Die Veränderung besteht doch – es ist gerade gesagt worden – darin, dass zwischen unserer letzten Debatte und der jetzigen Debatte am 6. September eine Abstimmung im Europäischen Parlament stattgefunden hat. Dort haben die SPD-Abgeordneten – und zwar alle anwesenden deutschen SPD-Abgeordneten, Herr Heiler – für die Richtlinie gestimmt. Auch alle Grünenabgeordneten haben dies getan. Der Unterschied zwischen Ihnen beiden ist nur, dass Frau Thon es zugibt, dass sie das will, Sie aber hier so tun, als wären Sie zusammen mit der CDU dagegen. Das ist Vogt’sche Linie pur: in allem einig, was hier im Land geht, aber in Berlin genau das Gegenteil machen.
Deshalb ist die Debatte aktuell: Sie soll aufzeigen, was Sie tatsächlich wollen. Sie müssen hier den Wählerinnen und Wählern sagen, was Sie tatsächlich wollen. Wollen Sie diese Familienzusammenführung, wie es in der Richtlinie steht? Wollen Sie sogar ein Stück weiter gehen?
Ich lese Ihnen zur Aktualität einfach einmal vor, wie die Abstimmung war. Die Berichterstatterin aus dem zuständigen Ausschuss hat den Antrag gestellt, unverheirateten Paaren und deren Kindern keinen Rechtsanspruch auf Familienzusammenführung einzuräumen. Der Rechtsanspruch solle der Kernfamilie vorbehalten bleiben. Abstim
mung: Ablehnung dieses Antrags durch alle anwesenden deutschen PSE-Mitglieder, also SPD, und alle anwesenden deutschen Mitglieder von Bündnis 90/Die Grünen.

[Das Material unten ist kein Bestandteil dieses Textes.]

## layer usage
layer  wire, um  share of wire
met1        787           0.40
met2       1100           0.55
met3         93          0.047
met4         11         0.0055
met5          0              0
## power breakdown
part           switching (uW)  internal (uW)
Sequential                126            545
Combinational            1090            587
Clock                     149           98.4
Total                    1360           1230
`config.mk`:
```
export PLATFORM = sky130hd
export DESIGN_NAME = sdram_word_splitter
export DESIGN_NICKNAME = d
export VERILOG_FILES = /design/src/rtl/sdram_word_splitter.sv
export SDC_FILE = /design/constraint.sdc
export NUM_CORES = 1
export LEC_CHECK = 0
export CAP_MARGIN = 10
export CORE_ASPECT_RATIO = 0.8
export CORE_MARGIN = 1
export CORE_UTILIZATION = 55
export CTS_BUF_LIST = sky130_fd_sc_hd__clkbuf_8
export CTS_CLUSTER_DIAMETER = 80
export DETAILED_ROUTE_END_ITERATION = 10
export PLACE_DENSITY_LB_ADDON = 0.15
export SYNTH_ARGS = -nofsm -noshare
export SYNTH_HDL_FRONTEND = slang
export SYNTH_SLANG_ARGS = --single-unit
```
`constraint.sdc`:
```
create_clock -name aclk -period 3.62 [get_ports aclk]
set_clock_uncertainty 0.05 [all_clocks]
set_input_delay 0.362 -clock aclk [delete_from_list [all_inputs] [get_ports aclk]]
set_output_delay 0.362 -clock aclk [all_outputs]
set_load 0.05 [all_outputs]
```
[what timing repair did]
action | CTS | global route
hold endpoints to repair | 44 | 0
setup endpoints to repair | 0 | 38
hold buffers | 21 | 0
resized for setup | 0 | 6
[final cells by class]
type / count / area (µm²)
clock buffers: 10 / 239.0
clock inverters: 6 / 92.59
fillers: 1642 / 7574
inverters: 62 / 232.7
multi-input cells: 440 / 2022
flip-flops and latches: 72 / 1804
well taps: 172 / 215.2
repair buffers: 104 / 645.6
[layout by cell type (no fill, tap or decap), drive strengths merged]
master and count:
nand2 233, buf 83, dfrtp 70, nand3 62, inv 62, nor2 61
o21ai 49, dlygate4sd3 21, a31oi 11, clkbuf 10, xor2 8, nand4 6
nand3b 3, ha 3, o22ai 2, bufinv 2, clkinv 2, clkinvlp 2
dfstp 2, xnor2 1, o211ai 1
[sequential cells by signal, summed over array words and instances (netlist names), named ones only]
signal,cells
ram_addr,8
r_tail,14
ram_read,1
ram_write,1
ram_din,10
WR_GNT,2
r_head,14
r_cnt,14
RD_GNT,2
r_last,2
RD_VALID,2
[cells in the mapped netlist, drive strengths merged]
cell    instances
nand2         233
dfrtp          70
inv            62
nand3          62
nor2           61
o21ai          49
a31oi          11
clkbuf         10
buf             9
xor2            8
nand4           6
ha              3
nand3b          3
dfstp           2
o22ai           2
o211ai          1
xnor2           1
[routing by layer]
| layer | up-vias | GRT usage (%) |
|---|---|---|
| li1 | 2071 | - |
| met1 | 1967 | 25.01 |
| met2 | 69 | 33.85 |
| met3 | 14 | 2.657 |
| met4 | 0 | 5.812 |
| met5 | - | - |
--- src/rtl/muldiv_ctrl.sv ---
// Sequencer for the shared iterative multiply/divide unit behind EX.
// Runs MULT/MULTU/DIV/DIVU as PREP -> WIDTH RUN steps -> FIXUP, then writes
// HI/LO and pulses done. Stalls the pipeline when EX presents a new mul/div
// or an MFHI/MFLO while an operation is in flight.
// Optional build macro MULDIV_PERF_EN adds saturating perf counters
// perf_stall_cnt and perf_ops.
module muldiv_ctrl
  import muldiv_pkg::*;
#(
  parameter int WIDTH = WIDTH_DEFAULT
) (
  input  logic        clk,
  input  logic        rst_n,
  muldiv_ctrl_if.slave bus
`ifdef MULDIV_PERF_EN
  ,
  output logic [31:0] perf_stall_cnt,
  output logic [31:0] perf_ops
`endif
);

  localparam int CW = (WIDTH > 1) ? $clog2(WIDTH) : 1;

  state_e           state_q, state_d;
  op_e              op_q;
  logic [WIDTH-1:0] a_q, b_q;
  logic [WIDTH-1:0] acc_q, q_q, m_q;
  logic [WIDTH-1:0] hi_q, lo_q;
  logic [CW-1:0]    cnt_q;
  logic             negLo_q, negHi_q;
  logic             done_q, dbz_q;

  logic             isDiv, isSigned, bZero;
  logic [WIDTH-1:0] magA, magB;
  logic [WIDTH-1:0] accStep, qStep;
  logic [WIDTH-1:0] fixHi, fixLo;
  logic             fixDbz;
  logic [2*WIDTH-1:0] prod, prodFix;
  logic             busyW, stallW;

  // Decode the latched operation and form operand magnitudes for signed ops
  always_comb begin
    isDiv    = (op_q == OP_DIV) || (op_q == OP_DIVU);
    isSigned = (op_q == OP_MULT) || (op_q == OP_DIV);
    bZero    = (b_q == '0);
    magA     = (isSigned && a_q[WIDTH-1]) ? -a_q : a_q;
    magB     = (isSigned && b_q[WIDTH-1]) ? -b_q : b_q;
  end

  muldiv_step #(.WIDTH(WIDTH)) u_step (
    .is_div_i (isDiv),
    .acc_i    (acc_q),
    .q_i      (q_q),
    .m_i      (m_q),
    .acc_o    (accStep),
    .q_o      (qStep)
  );

  // Sign correction and divide-by-zero override applied in FIXUP
  always_comb begin
    prod    = {acc_q, q_q};
    prodFix = negLo_q ? -prod : prod;
    fixHi   = prodFix[2*WIDTH-1:WIDTH];
    fixLo   = prodFix[WIDTH-1:0];
    fixDbz  = 1'b0;
    if (isDiv) begin
      if (bZero) begin
        fixHi  = a_q;
        fixLo  = '1;
        fixDbz = 1'b1;
      end else begin
        fixHi = negHi_q ? -acc_q : acc_q;
        fixLo = negLo_q ? -q_q : q_q;
      end
    end
  end

  // FSM state register
  always_ff @(posedge clk or negedge rst_n) begin
    if (!rst_n) state_q <= S_IDLE;
    else        state_q <= state_d;
  end

  // FSM next state; flush returns to IDLE from anywhere and beats start
  always_comb begin
    state_d = state_q;
    if (bus.flush) begin
      state_d = S_IDLE;
    end else begin
      case (state_q)
        S_IDLE:  if (bus.start) state_d = S_PREP;
        S_PREP:  state_d = S_RUN;
        S_RUN:   if (cnt_q == CW'(WIDTH-1)) state_d = S_FIXUP;
        S_FIXUP: state_d = S_IDLE;
        default: state_d = S_IDLE;
      endcase
    end
  end

  // FSM outputs: busy while not idle, stall only when EX needs the unit
  always_comb begin
    busyW  = (state_q != S_IDLE);
    stallW = busyW & (bus.start | bus.hilo_rd);
  end

  // Datapath: operand latch, iteration registers, HI/LO and result pulses
  always_ff @(posedge clk or negedge rst_n) begin
    if (!rst_n) begin
      op_q    <= OP_MULT;
      a_q     <= '0;
      b_q     <= '0;
      acc_q   <= '0;
      q_q     <= '0;
      m_q     <= '0;
      hi_q    <= '0;
      lo_q    <= '0;
      cnt_q   <= '0;
      negLo_q <= 1'b0;
      negHi_q <= 1'b0;
      done_q  <= 1'b0;
      dbz_q   <= 1'b0;
    end else begin
      done_q <= 1'b0;
      dbz_q  <= 1'b0;
      if (!bus.flush) begin
        case (state_q)
          S_IDLE: begin
            if (bus.start) begin
              op_q <= op_e'(bus.op);
              a_q  <= bus.src_a;
              b_q  <= bus.src_b;
            end
          end
          S_PREP: begin
            cnt_q <= '0;
            acc_q <= '0;
            if (isDiv) begin
              q_q     <= magA;
              m_q     <= magB;
              negHi_q <= isSigned & a_q[WIDTH-1];
            end else begin
              q_q     <= magB;
              m_q     <= magA;
              negHi_q <= 1'b0;
            end
            negLo_q <= isSigned & (a_q[WIDTH-1] ^ b_q[WIDTH-1]);
          end
          S_RUN: begin
            acc_q <= accStep;
            q_q   <= qStep;
            cnt_q <= cnt_q + CW'(1);
          end
          S_FIXUP: begin
            hi_q   <= fixHi;
            lo_q   <= fixLo;
            done_q <= 1'b1;
            dbz_q  <= fixDbz;
          end
          default: ;
        endcase
      end
    end
  end

  assign bus.busy        = busyW;
  assign bus.stall       = stallW;
  assign bus.done        = done_q;
  assign bus.div_by_zero = dbz_q;
  assign bus.hi          = hi_q;
  assign bus.lo          = lo_q;

`ifdef MULDIV_PERF_EN
  logic [31:0] stallCnt_q, opsCnt_q;

  // Saturating counters of stall cycles and completed operations
  always_ff @(posedge clk or negedge rst_n) begin
    if (!rst_n) begin
      stallCnt_q <= '0;
      opsCnt_q   <= '0;
    end else begin
      if (stallW && (stallCnt_q != '1)) stallCnt_q <= stallCnt_q + 32'd1;
      if (done_q && (opsCnt_q != '1))   opsCnt_q   <= opsCnt_q + 32'd1;
    end
  end

  assign perf_stall_cnt = stallCnt_q;
  assign perf_ops       = opsCnt_q;
`endif

endmodule
--- src/flat_wrapper.sv ---
// flat-port wrapper written by rule: the top's interface ports become plain ports
module muldiv_ctrl_flat import muldiv_pkg::*;
#(
  parameter int WIDTH = WIDTH_DEFAULT
)
  (clk, rst_n, bus_start, bus_op, bus_src_a, bus_src_b, bus_flush, bus_hilo_rd, bus_busy, bus_stall, bus_done, bus_div_by_zero, bus_hi, bus_lo);
  muldiv_ctrl_if #(.WIDTH(WIDTH)) bus_i ();
  input  logic clk;
  input  logic rst_n;
  input wire logic [$bits(bus_i.start)-1:0] bus_start;
  input wire logic [$bits(bus_i.op)-1:0] bus_op;
  input wire logic [$bits(bus_i.src_a)-1:0] bus_src_a;
  input wire logic [$bits(bus_i.src_b)-1:0] bus_src_b;
  input wire logic [$bits(bus_i.flush)-1:0] bus_flush;
  input wire logic [$bits(bus_i.hilo_rd)-1:0] bus_hilo_rd;
  output wire logic [$bits(bus_i.busy)-1:0] bus_busy;
  output wire logic [$bits(bus_i.stall)-1:0] bus_stall;
  output wire logic [$bits(bus_i.done)-1:0] bus_done;
  output wire logic [$bits(bus_i.div_by_zero)-1:0] bus_div_by_zero;
  output wire logic [$bits(bus_i.hi)-1:0] bus_hi;
  output wire logic [$bits(bus_i.lo)-1:0] bus_lo;
  assign bus_i.start = bus_start;
  assign bus_i.op = bus_op;
  assign bus_i.src_a = bus_src_a;
  assign bus_i.src_b = bus_src_b;
  assign bus_i.flush = bus_flush;
  assign bus_i.hilo_rd = bus_hilo_rd;
  assign bus_busy = bus_i.busy;
  assign bus_stall = bus_i.stall;
  assign bus_done = bus_i.done;
  assign bus_div_by_zero = bus_i.div_by_zero;
  assign bus_hi = bus_i.hi;
  assign bus_lo = bus_i.lo;
  muldiv_ctrl #(.WIDTH(WIDTH)) u_core (.clk(clk), .rst_n(rst_n), .bus(bus_i));
endmodule
--- config.mk ---
export PLATFORM = sky130hd
export DESIGN_NAME = muldiv_ctrl_flat
export DESIGN_NICKNAME = d
export VERILOG_FILES = /design/src/rtl/muldiv_pkg.sv /design/src/rtl/muldiv_ctrl_if.sv /design/src/rtl/muldiv_step.sv /design/src/rtl/muldiv_ctrl.sv /design/src/flat_wrapper.sv
export SDC_FILE = /design/constraint.sdc
export NUM_CORES = 1
export LEC_CHECK = 0
export CAP_MARGIN = 10
export CORE_ASPECT_RATIO = 1.1
export CORE_UTILIZATION = 55
export DETAILED_ROUTE_END_ITERATION = 8
export GPL_ROUTABILITY_DRIVEN = 0
export PLACE_DENSITY = 0.88
export RECOVER_POWER = 25
export SLEW_MARGIN = 10
export SYNTH_ARGS = -nofsm -noshare
export SYNTH_HDL_FRONTEND = slang
export SYNTH_HIERARCHICAL = 1
export SYNTH_SLANG_ARGS = --single-unit
export TNS_END_PERCENT = 20
--- constraint.sdc ---
create_clock -name clk -period 3.4 [get_ports clk]
set_input_delay 0.68 -clock clk [delete_from_list [all_inputs] [get_ports clk]]
set_output_delay 0.68 -clock clk [all_outputs]
set_load 0.02 [all_outputs]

Zweite Abstimmung: Die Berichterstatterin wollte, dass Verwandten aufsteigender Linie kein Rechtsanspruch auf Familienzusammenführung eingeräumt wird. Das hat Herr Heiler hier vorgeschlagen: kein Rechtsanspruch. Abstimmung: Zustimmung aller anwesenden deutschen PSE-Mitglieder und aller anwesenden deutschen Mitglieder von Bündnis 90/Die Grünen zum Ursprungsentwurf.
Ist es da aktuell oder nicht aktuell, wenn am 30. November die Regierung entscheiden soll, ob sie dem zustimmt oder nicht,
wenn Ihre Abgeordneten – alle Ihre Abgeordneten – im Europäischen Parlament für diese Richtlinie gestimmt haben?
Die Grünen gingen ja dann noch einen Schritt weiter. Die Fraktion der extremen Linken wollte nach drei Jahren einen eigenen Aufenthaltstitel derer, die zuziehen, und die Grünen sind noch weiter gegangen. Die Fraktion der Grünen ist sogar der Ansicht, dass dieser Rechtsanspruch für diejenigen, die zuziehen, bereits nach einem Jahr bestehen soll.
(Abg. Renate Thon Bündnis 90/Die Grünen: Frü- her hat man von der Großfamilie geschwärmt! Von der Oma!)
Liebe Frau Thon, lieber Herr Heiler, wir sind für Familienzusammenführung. Doch unter Familienzusammenführung – ich wiederhole mich – verstehen wir, wenn Eltern und minderjährige Kinder zusammenziehen. Das ist Familienzusammenführung; so war es gedacht, und das haben auch Sie seither so gesehen. Liebe Frau Thon, es ist doch ein Unterschied, ob Sie unseren Familienbegriff hier in Deutschland nehmen oder den Familienbegriff derer, die aus Asien oder Afrika kommen und bei denen dann, wenn ein einziger Teil dieser Großfamilie in Deutschland lebt, der gesamte Anhang – auch in aufsteigender Linie – hierher kommen können soll, auch der des Partners.
(Abg. Renate Thon Bündnis 90/Die Grünen: Unter bestimmten Bedingungen! Nicht „einfach kommen können“! Das ist unglaublich! Das stimmt nicht! Das ist einfach falsch!)
Das ist doch ein Riesenunterschied, und das hat mit dem Familienbegriff, wie wir ihn haben, überhaupt nichts zu tun.